The condition and existing barriers to management and practice
My understanding of a ‘syndrome’ is that it seems to remain myth-like until serious research is undertaken and repeatedly produces the same findings in many patients. The Research for Pudendal Neuralgia is minimal worldwide, almost non-existent in Australia. Although specialists and therapists are documenting their work Pudendal Neuralgia can’t seem to penetrate its existence in Western Medicine’s Bible, and so it is unrecognised, misunderstood or ignored.
So when my physiotherapist at The Women’s Hospital mentioned Alesha Sayner and I heard she was compiling a presentation for her Masters specifically about Pudendal Neuralgia, I jumped at the opportunity to hand over all my experience knowing this is exactly what the issue desperately needed. I was even more enthusiastic that Alesha was interested in documenting WorkCover’s understanding (not) and treatment (not) for injured worker’s with the issue.
Thank you Alesha Sayner and The Women’s Hospital for this huge first step, so crucial to Australian sufferers of Pudendal Neuralgia, such therapy for me too!

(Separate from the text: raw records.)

$ cat src/rtl/fetch_stage_pkg.sv
// Shared fetch-stage definitions: FSM states, the NOP bubble word, PC step.
package fetch_stage_pkg;

  // ST_LOCK is entered only when FETCH_MISALIGN_CHK_EN is defined.
  typedef enum logic [1:0] {
    ST_FETCH = 2'd0,
    ST_HOLD  = 2'd1,
    ST_DROP  = 2'd2,
    ST_LOCK  = 2'd3
  } fetch_st_e;

  localparam logic [31:0] NOP_INS = 32'h0000_0013;  // addi x0,x0,0
  localparam int          PC_INC  = 4;

endpackage

$ cat src/rtl/fetch_stage_if.sv
// Instruction-memory request/response bus between fetch and imem.
interface fetch_stage_if #(
  parameter int DATA_WIDTH = 32
) ();
  logic                  imem_req;
  logic [DATA_WIDTH-1:0] imem_addr;
  logic                  imem_ack;
  logic [DATA_WIDTH-1:0] imem_rdata;

  modport master (output imem_req, imem_addr, input imem_ack, imem_rdata);
  modport slave  (input imem_req, imem_addr, output imem_ack, imem_rdata);
endinterface

$ cat src/rtl/fetch_stage_if_id_reg.sv
// IF/ID pipeline register. clr loads a bubble and beats en.
module if_id_reg
  import fetch_stage_pkg::*;
#(
  parameter int DATA_WIDTH = 32
) (
  input  logic                  clk,
  input  logic                  rst,
  input  logic                  en,
  input  logic                  clr,
  input  logic                  d_misal,
  input  logic [DATA_WIDTH-1:0] d_ins,
  input  logic [DATA_WIDTH-1:0] d_pc,
  input  logic [DATA_WIDTH-1:0] d_pc4,
  output logic                  q_vld,
  output logic                  q_misal,
  output logic [DATA_WIDTH-1:0] q_ins,
  output logic [DATA_WIDTH-1:0] q_pc,
  output logic [DATA_WIDTH-1:0] q_pc4
);

  // Bubble on reset/clear, otherwise load a real entry when enabled.
  always_ff @(posedge clk) begin
    if (rst || clr) begin
      q_vld   <= 1'b0;
      q_misal <= 1'b0;
      q_ins   <= DATA_WIDTH'(NOP_INS);
      q_pc    <= '0;
      q_pc4   <= '0;
    end else if (en) begin
      q_vld   <= 1'b1;
      q_misal <= d_misal;
      q_ins   <= d_ins;
      q_pc    <= d_pc;
      q_pc4   <= d_pc4;
    end
  end

endmodule

$ cat src/rtl/fetch_stage.sv
// Instruction fetch stage: PC, imem handshake FSM (FETCH/HOLD/DROP), IF/ID.
// Optional: FETCH_MISALIGN_CHK_EN traps misaligned redirect targets.
module fetch_stage
  import fetch_stage_pkg::*;
#(
  parameter int                  DATA_WIDTH = 32,
  parameter logic [DATA_WIDTH-1:0] RESET_PC = '0
) (
  input  logic                  clk,
  input  logic                  rst,
  input  logic                  stall_d,
  input  logic                  flush_d,
  input  logic                  pc_src_e,
  input  logic [DATA_WIDTH-1:0] pc_target_e,
  fetch_stage_if.master         imem,
  output logic [DATA_WIDTH-1:0] ins,
  output logic [DATA_WIDTH-1:0] pc_d,
  output logic [DATA_WIDTH-1:0] pc_plus_4d,
  output logic                  valid_d,
  output logic                  misalign_d
);

  fetch_st_e             st, st_nxt;
  logic [DATA_WIDTH-1:0] pc, pc_nxt, pc_inc, hold_ins, word_ins;
  logic                  word_vld, hold_ld;

  assign pc_inc = pc + DATA_WIDTH'(PC_INC);  // wraps mod 2^DATA_WIDTH

`ifdef FETCH_MISALIGN_CHK_EN
  logic redir_bad, word_misal, owe, owe_nxt;
  assign redir_bad = pc_src_e && (pc_target_e[1:0] != 2'b00);
`endif

  // Next state, next PC and the word offered to IF/ID this cycle.
  always_comb begin
    st_nxt   = st;
    pc_nxt   = pc;
    word_vld = 1'b0;
    word_ins = imem.imem_rdata;
    hold_ld  = 1'b0;
`ifdef FETCH_MISALIGN_CHK_EN
    word_misal = 1'b0;
    owe_nxt    = owe;
`endif
    case (st)
      ST_FETCH: begin
        if (imem.imem_ack) begin
          // A redirect in the ack cycle throws the response away.
          if (!pc_src_e) begin
            if (!stall_d) begin
              word_vld = 1'b1;
              pc_nxt   = pc_inc;
            end else begin
              hold_ld = 1'b1;
              st_nxt  = ST_HOLD;
            end
          end
        end else if (pc_src_e) begin
          st_nxt = ST_DROP;
        end
      end
      ST_HOLD: begin
        if (pc_src_e) begin
          st_nxt = ST_FETCH;
        end else if (!stall_d) begin
          word_vld = 1'b1;
          word_ins = hold_ins;
          pc_nxt   = pc_inc;
          st_nxt   = ST_FETCH;
        end
      end
      ST_DROP: begin
        if (imem.imem_ack) st_nxt = ST_FETCH;
      end
      default: begin
`ifdef FETCH_MISALIGN_CHK_EN
        // Trap entry: valid slot, bubble word, misalign flag set.
        word_vld   = 1'b1;
        word_ins   = DATA_WIDTH'(NOP_INS);
        word_misal = 1'b1;
`endif
      end
    endcase
    if (pc_src_e) pc_nxt = pc_target_e;
`ifdef FETCH_MISALIGN_CHK_EN
    // owe remembers a response still in flight while locked, so leaving
    // the lock goes through DROP instead of mistaking it for a new word.
    if (st == ST_LOCK) begin
      owe_nxt = owe && !imem.imem_ack;
      if (pc_src_e) st_nxt = owe_nxt ? ST_DROP : ST_FETCH;
    end
    if (redir_bad) begin
      st_nxt  = ST_LOCK;
      owe_nxt = !imem.imem_ack &&
                ((st == ST_FETCH) || (st == ST_DROP) || ((st == ST_LOCK) && owe));
    end
`endif
  end

  // State, PC and hold buffer registers.
  always_ff @(posedge clk) begin
    if (rst) begin
      st       <= ST_FETCH;
      pc       <= RESET_PC;
      hold_ins <= '0;
`ifdef FETCH_MISALIGN_CHK_EN
      owe      <= 1'b0;
`endif
    end else begin
      st <= st_nxt;
      pc <= pc_nxt;
      if (hold_ld) hold_ins <= imem.imem_rdata;
`ifdef FETCH_MISALIGN_CHK_EN
      owe <= owe_nxt;
`endif
    end
  end

  // The request stays up in DROP until the stale response is absorbed.
  assign imem.imem_req  = !rst && ((st == ST_FETCH) || (st == ST_DROP));
  assign imem.imem_addr = pc;

  if_id_reg #(.DATA_WIDTH(DATA_WIDTH)) u_if_id (
    .clk     (clk),
    .rst     (rst),
    .en      (!stall_d),
    .clr     (flush_d || (!stall_d && !word_vld)),
`ifdef FETCH_MISALIGN_CHK_EN
    .d_misal (word_misal),
`else
    .d_misal (1'b0),  // misalign_d is constant zero in this build
`endif
    .d_ins   (word_ins),
    .d_pc    (pc),
    .d_pc4   (pc_inc),
    .q_vld   (valid_d),
    .q_misal (misalign_d),
    .q_ins   (ins),
    .q_pc    (pc_d),
    .q_pc4   (pc_plus_4d)
  );

endmodule
$ cat src/flat_wrapper.sv
// flat-port wrapper written by rule: the top's interface ports become plain ports
module fetch_stage_flat import fetch_stage_pkg::*;
#(
  parameter int                  DATA_WIDTH = 32,
  parameter logic [DATA_WIDTH-1:0] RESET_PC = '0
)
  (clk, rst, stall_d, flush_d, pc_src_e, pc_target_e, ins, pc_d, pc_plus_4d, valid_d, misalign_d, imem_imem_req, imem_imem_addr, imem_imem_ack, imem_imem_rdata);
  fetch_stage_if #(.DATA_WIDTH(DATA_WIDTH)) imem_i ();
  input  logic clk;
  input  logic rst;
  input  logic stall_d;
  input  logic flush_d;
  input  logic pc_src_e;
  input  logic [DATA_WIDTH-1:0] pc_target_e;
  output logic [DATA_WIDTH-1:0] ins;
  output logic [DATA_WIDTH-1:0] pc_d;
  output logic [DATA_WIDTH-1:0] pc_plus_4d;
  output logic valid_d;
  output logic misalign_d;
  output wire logic [$bits(imem_i.imem_req)-1:0] imem_imem_req;
  output wire logic [$bits(imem_i.imem_addr)-1:0] imem_imem_addr;
  input wire logic [$bits(imem_i.imem_ack)-1:0] imem_imem_ack;
  input wire logic [$bits(imem_i.imem_rdata)-1:0] imem_imem_rdata;
  assign imem_imem_req = imem_i.imem_req;
  assign imem_imem_addr = imem_i.imem_addr;
  assign imem_i.imem_ack = imem_imem_ack;
  assign imem_i.imem_rdata = imem_imem_rdata;
  fetch_stage #(.DATA_WIDTH(DATA_WIDTH), .RESET_PC(RESET_PC)) u_core (.clk(clk), .rst(rst), .stall_d(stall_d), .flush_d(flush_d), .pc_src_e(pc_src_e), .pc_target_e(pc_target_e), .imem(imem_i), .ins(ins), .pc_d(pc_d), .pc_plus_4d(pc_plus_4d), .valid_d(valid_d), .misalign_d(misalign_d));
endmodule
$ cat config.mk
export PLATFORM = sky130hd
export DESIGN_NAME = fetch_stage_flat
export DESIGN_NICKNAME = d
export VERILOG_FILES = /design/src/rtl/fetch_stage_pkg.sv /design/src/rtl/fetch_stage_if.sv /design/src/rtl/fetch_stage_if_id_reg.sv /design/src/rtl/fetch_stage.sv /design/src/flat_wrapper.sv
export SDC_FILE = /design/constraint.sdc
export NUM_CORES = 1
export LEC_CHECK = 0
export CAP_MARGIN = 10
export CORE_MARGIN = 8
export CORE_UTILIZATION = 35
export DETAILED_ROUTE_END_ITERATION = 10
export PLACE_DENSITY = 0.73
export SLEW_MARGIN = 10
export SYNTH_ARGS = -nofsm -noshare
export SYNTH_HDL_FRONTEND = slang
export SYNTH_SLANG_ARGS = --single-unit
$ cat constraint.sdc
create_clock -name clk -period 2.45 [get_ports clk]
set_clock_uncertainty 0.05 [all_clocks]
set_input_delay 0.49 -clock clk [delete_from_list [all_inputs] [get_ports clk]]
set_output_delay 0.49 -clock clk [all_outputs]
set_load 0.01 [all_outputs]
Word-level counts from Yosys, hierarchy flattened. Index checks and enable logic that the tools add are counted.

Register bits: 163. Output and inout bits: 131. Input port bits: 70. Word-level logic and storage cells: 50.

Muxes and demuxes: 22. $add $sub $neg: 1. Reduce and logical (&&, ||, !) cells: 13. Eq/ne operators: 7.

Operator list (number): $mux W32 (5); $pmux W32 S2 (1); $add A32 B3 Y32 const B (1); $mux W2 (7); $ne A3 B3 Y1 const B (4); $mux W1 (7); $pmux W2 S3 (1); $reduce_and A6 Y1 (1); $reduce_bool A3 Y1 (2); $logic_not A1 Y1 (3); $logic_or A1 B1 Y1 (3); $eq A2 B1 Y1 const B (1); $eq A2 B2 Y1 const B (1); $logic_and A1 B1 Y1 (2); $logic_not A2 Y1 (1); $ne A2 B2 Y1 const B (1); $pmux W1 S2 (1); $reduce_and A2 Y1 (1).

Depth between registers and ports, before layout.
Word-level depth: 8. Depth in mapped cells: 10. Depth with buffers taken out: 7.

Cells and area by module. From an unflattened synthesis, not the netlist that was laid out.

Cell total of the unflattened synthesis: 813. Area total of the unflattened synthesis: 7398.3 µm².

Modules (own cells, without submodules): fetch_stage (sequential area each 1321.3 µm², instances 1, cells an instance 495, area each 3922.5 µm²); if_id_reg (sequential area each 1961.9 µm², instances 1, cells an instance 318, area each 3475.8 µm²).

Least setup slack after synthesis. OpenSTA, ideal clock, no wires.

Path kind: flip-flop to flip-flop. Start point: reg u_core.pc[2], in the netlist u_core.imem.imem_addr[2]. End point: reg u_core.pc[22], in the netlist u_core.imem.imem_addr[22]. Stages on the path, launching flop included: 7. Data arrival time: 1961 ps. Slack: 348 ps. Period minus slack after synthesis: 2102 ps. Required time: 2309 ps. Library setup time: 91 ps. Path buffers: 0. Path through: dfxtp_1 -> ha_1 -> nand4_2 -> nor2_8 -> nand4_4 -> or4_1 -> a311oi_1.

Longest elaborated chain between the ends: 5.

RTL lines: from (decl) (RTL line fetch_stage.sv:24) `logic [DATA_WIDTH-1:0] pc, pc_nxt, pc_inc, hold_ins, word_ins;`; from (signal assigned) (RTL line fetch_stage.sv:111) `pc <= pc_nxt;`; $add A32 B3 Y32 * (RTL line fetch_stage.sv:27) `assign pc_inc = pc + DATA_WIDTH'(PC_INC);`; $mux W32 * (RTL line fetch_stage.sv:50, fetch_stage.sv:65); $mux W32 (RTL line fetch_stage.sv:47) `if (imem.imem_ack) begin`; $pmux W32 S2 * (RTL line fetch_stage.sv:45) `case (st)`; $mux W32 * (RTL line fetch_stage.sv:84) `if (pc_src_e) pc_nxt = pc_target_e;`.

Every way passes the cells marked *; elsewhere a longest branch is shown, timed or not. The select of a mux whose other input is x is not followed. A chain may end at the register's enable or synchronous reset.

Worst setup path after layout.
Start point: reg u_core.st[0]. End point: out imem_imem_req.

Longest elaborated chain between the ends: 3. Elaborated cells on any way between the ends: 4. Those cells by class: eq/ne (1); reduce/logical (3).

RTL lines: from (decl) (RTL line fetch_stage.sv:23) `fetch_st_e st, st_nxt;`; from (signal assigned) (RTL line fetch_stage.sv:110) `st <= st_nxt;`; $eq A2 B2 Y1 or $logic_not A2 Y1 (tied branches) (RTL line fetch_stage.sv:120) `assign imem.imem_req = !rst && ((st == ST_FETCH) || (st == ST_DROP));`; $logic_or A1 B1 Y1 * (RTL line fetch_stage.sv:120); $logic_and A1 B1 Y1 * (RTL line fetch_stage.sv:120); to (decl) (RTL line flat_wrapper.sv:20) `output wire logic [$bits(imem_i.imem_req)-1:0] imem_imem_req;`.

Every way passes the cells marked *; elsewhere a longest branch is shown, timed or not.

==> load_flow_metrics.sql <==
INSERT INTO impl_metrics (metric_group, metric, value, unit) VALUES
('run_status', 'outcome', 'completed', ''),
('yosys', 'synth_top_cells_by_area', 'dfxtp_1 44%, mux2i_1 9.8%, nor2_1 7.7%, a21oi_1 6.4%, nand2_1 4.7%', ''),
('layout', 'finish.cell_count_without_fillers', '1340', ''),
('drt', 'routed_wl', '22.3', 'mm'),
('timing', 'fmaxAchievable', '0.449', 'GHz'),
('global_routing', 'grt_util_all_layers', '17.0', '%'),
('yosys', 'synth.most_common_cell', 'dfxtp_1', ''),
('yosys', 'synth_warnings', '0', ''),
('timing', 'period_utilization', '90.9', '%'),
('global_routing', 'initial_antenna_violation_count', '2', ''),
('placement', 'dp_hpwl', '16.2', 'mm'),
('setup_path', 'sort_of_element_at_the_end_of_the_critical_path', 'primary output', ''),
('yosys', 'synth.ff_latch_count', '161', ''),
('die', 'die-area', '0.0259', 'mm^2'),
('yosys', 'synthDominantCellAreaShare', '43.9', '%'),
('timing', 'finalCriticalPeriod', '2230', 'ps'),
('timing', 'finalSetupTns', '0', 'ps'),
('timing', 'max_slew.worst_pin.slew', '628', 'ps'),
('drt', 'drc', '0', ''),
('clocking', 'cts_hold_repair.buffers', '0', ''),
('die', 'die_x', '161', 'um'),
('clocking', 'cts_buffer_depth', '2', ''),
('yosys', 'asyncSetResetFlopFracSynth', '0', '%'),
('yosys', 'synth-seq-area-share', '43.9', '%'),
('setup_path', 'worstSetupStartpointType', 'flop', ''),
('setup_path', 'timing.reg2reg.setup_slack', '280', 'ps'),
('yosys', 'post_synth_most_frequent_cells', '161 x dfxtp_1, 151 x nor2_1, 94 x a21oi_1, 91 x nand2_1, 72 x mux2i_1', ''),
('global_routing', 'grt-ovfl-total', '0', ''),
('setup_path', 'critical_path.reg2reg.endpoint', 'u_core.u_if_id.q_pc4[29]', ''),
('clocking', 'clock_latency', '430', 'ps'),
('job', 'cap_violations', '0', ''),
('timing', 'final-max-slew-violation-count', '0', ''),
('power_and_ir_drop', 'vdd_drop_max', '0.482', 'mV'),
('global_routing', 'vias_in_the_first_global_route', '6543', ''),
('clocking', 'tritoncts_clock_tree', 'yes', ''),
('setup_path', 'reg2reg_start', 'u_core.st[0]', ''),
('placement', 'place_inst', '1306', ''),
('die', 'core.rowCount', '53', ''),
('min_path', 'min-delay-start', 'stall_d', ''),
('setup_path', 'worst_r2r_path_depth', '8', ''),
('global_routing', 'grt_max_degree', '62', ''),
('min_path', 'min-delay-path-class', 'in2reg', ''),
('clocking', 'cts-buffers-inserted', '17', ''),
('die', 'core_area', '0.0208', 'mm^2'),
('setup_path', 'crit_path_max_fanout', '7', ''),
('clocking', 'clkSinkCount', '161', ''),
('drt', 'avgRoutedWirePerCell', '16.6', 'um'),
('layout', 'layout.area.seq', '0.00322', 'mm^2'),
('drt', 'detailroute.via_count', '6671', ''),
('yosys', 'syn-num-nets', '939', ''),
('yosys', 'post_synth_instance_area', '0.00734', 'mm^2'),
('layout', 'multiInputGateArea', '0.00369', 'mm^2'),
('global_routing', 'grt_first_pass_wirelength', '35.3', 'mm'),
('clocking', 'cts-resized-gates', '1', ''),
('timing', 'timing.max_slew.rel_slack', '58.1', '%'),
('clocking', 'clkTransAtPathRegs', '70', 'ps'),
('placement', 'place.gp.congestion', '0.881', ''),
('drt', 'first_pass_iters', '5', ''),
('setup_path', 'path_class', 'reg2out', ''),
('power_and_ir_drop', 'leakage', '3.96', 'nW'),
('clocking', 'clk_root_buffer_cell', 'clkbuf_16', ''),
('die', 'die_h', '161', 'um'),
('timing', 'rsz0062_at_grt', 'no', ''),
('die', 'start_util', '35.3', '%'),
('clocking', 'post_cts.repair.setup_buffers', '0', ''),
('layout', 'finish.utilization', '49.4', '%'),
('timing', 'finalHoldViolCount', '0', ''),
('yosys', 'dominant_register_cell_in_the_synthesized_netlist', 'dfxtp_1', ''),
('power_and_ir_drop', 'power.density', '643', 'mW/mm^2'),
('yosys', 'synth_cell_types', '54', ''),
('min_path', 'hold-path-cell-count', '2', '');
metrics by stage:
stage	setup WS, ps	instance area, um^2	hold slack (ps)	total power, W
floorplan	348	7340	384	0.00349
global route	37.5	10300	395	0.00692
CTS	187	10300	382	0.00670
finish	223	10300	401	0.00661
detailed placement	35.1	9680	396	0.00399
global placement	57.2	9680	389	0.00397
where the power goes:
| part | internal (W) | leakage (nW) | switching, W |
|---|---|---|---|
| logic | 0.000551 | 2.36 | 0.000563 |
| clock network | 0.00153 | 0.286 | 0.00115 |
| registers | 0.00273 | 1.31 | 0.0000881 |
| total | 0.00481 | 3.96 | 0.00180 |
kinds of logic (layout without fill, tap and decap cells):
logic type | count (synthesis) | count (layout) | share of synthesized area (%)
and+or+nand+nor | 332 | 332 | 20.8
DFF | 161 | 161 | 43.9
AOI/OAI and AO/OA | 157 | 157 | 12.1
buffers and inverters | 83 | 282 | 6.02
muxes | 76 | 76 | 10.4
xor gates and xnor gates | 49 | 49 | 5.85
adders and majority gates | 5 | 5 | 0.852
other | 1 | 3 | 0.0511
worst max path at each step:
| stage | startpoint | end | depth (start not counted) |
|---|---|---|---|
| after floorplan | u_core.imem.imem_addr[2] | u_core.imem.imem_addr[22] | 6 |
| final | u_core.st[0] | imem_imem_req | 6 |
| after detailed placement | imem_imem_ack | u_core.u_if_id.q_pc4[29] | 6 |
| after global routing | u_core.st[0] | u_core.u_if_id.q_pc4[29] | 8 |
| after CTS | u_core.st[0] | imem_imem_req | 6 |
| after global placement | imem_imem_ack | u_core.u_if_id.q_pc4[29] | 6 |
cells in the final DEF (no fill, tap or decap), drive strengths merged, types with 2 or more instances in the layout:
cell           count
clkdlybuf4s50    196
dfxtp            161
nor2             152
a21oi             94
nand2             91
mux2i             72
buf               45
xnor2             28
o21ai             26
xor2              21
a211oi            21
nand3             20
clkbuf            17
nand4             16
nor3              15
inv               13
nor4               8
and3               7
and4               7
and2               6
ha                 5
clkinv             5
o21a               4
mux2               4
a311oi             4
nor2b              3
clkinvlp           3
diode              2
o31ai              2
or3                2
bufinv             2
nand2b             2
or2                2
state kept, by name (all words and copies together), names as in the netlist:
name                   cells
u_core.u_if_id.q_vld       1
u_core.u_if_id.q_pc4      30
u_core.st                  2
u_core.u_if_id.q_ins      32
u_core.u_if_id.q_pc       32
u_core.hold_ins           32
u_core.imem.imem_addr     32
final cells by class:
class	instances	share of cell area, %
repair buffers	242	23.3
flip-flops and latches	161	31.3
inverters	8	0.292
clock inverters	15	1.69
well taps	275	3.35
clock buffers	17	4.14
multi-input cells	620	35.9
diodes	2	0.0487
critical path, cell delays in order, from the launching register on:
cell and delay [ps]:
dfxtp_1 380, inv_1 80, ha_1 220, buf_4 160, nor2_1 80, nor2_1 40, dlygate4sd2_1 300
layer usage:
| layer | routed length, um | track usage [%] |
|---|---|---|
| met1 | 10100 | 21.1 |
| met3 | 1460 | 5.14 |
| met2 | 10100 | 26.8 |
| met4 | 577 | 7.07 |
| met5 | 0 | 0 |
Note: power is estimated with default switching activity, not from simulation.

Alesha’s introduction and presentation
This presentation was completed as part of the Masters of Women’s Health and Pelvic Floor Rehabilitation Physiotherapy program through the University of Melbourne. During clinical placement at the Royal Women’s Hospital, Alesha assisted in the management of patients experiencing chronic pelvic pain. Consistencies were noted in the difficulty in diagnosis, recognition and effective management of sufferers of Pudendal Neuralgia.
In collaboration with her supervisor, Alesha contacted Soula to link the evidence with the anecdotal experiences of a person who has encountered the symptoms and been provided a diagnosis of Pudendal Neuralgia. The key barriers identified were: Delay in diagnosis through process of elimination of other pathology; Pudendal Neuralgia is a Chronic Pain condition and has associated psychosocial concerns that need addressing in conjunction with manual therapy; Very little evidence exists in physiotherapy relating to early detection and appropriate management; Pudendal Neuralgia is not widely recognised as a condition by select compensable bodies, creating issues with injury claims.
An area of concern identified both in the literature and Soula’s experience, is limited community awareness about the condition – Amongst medical and non-medical members. This resource will aim to provide information about what evidence exists in relation to Pudendal Neuralgia, to assist in both the understanding of the condition and provide confidence to patients to discuss any related concerns with their medical practitioner.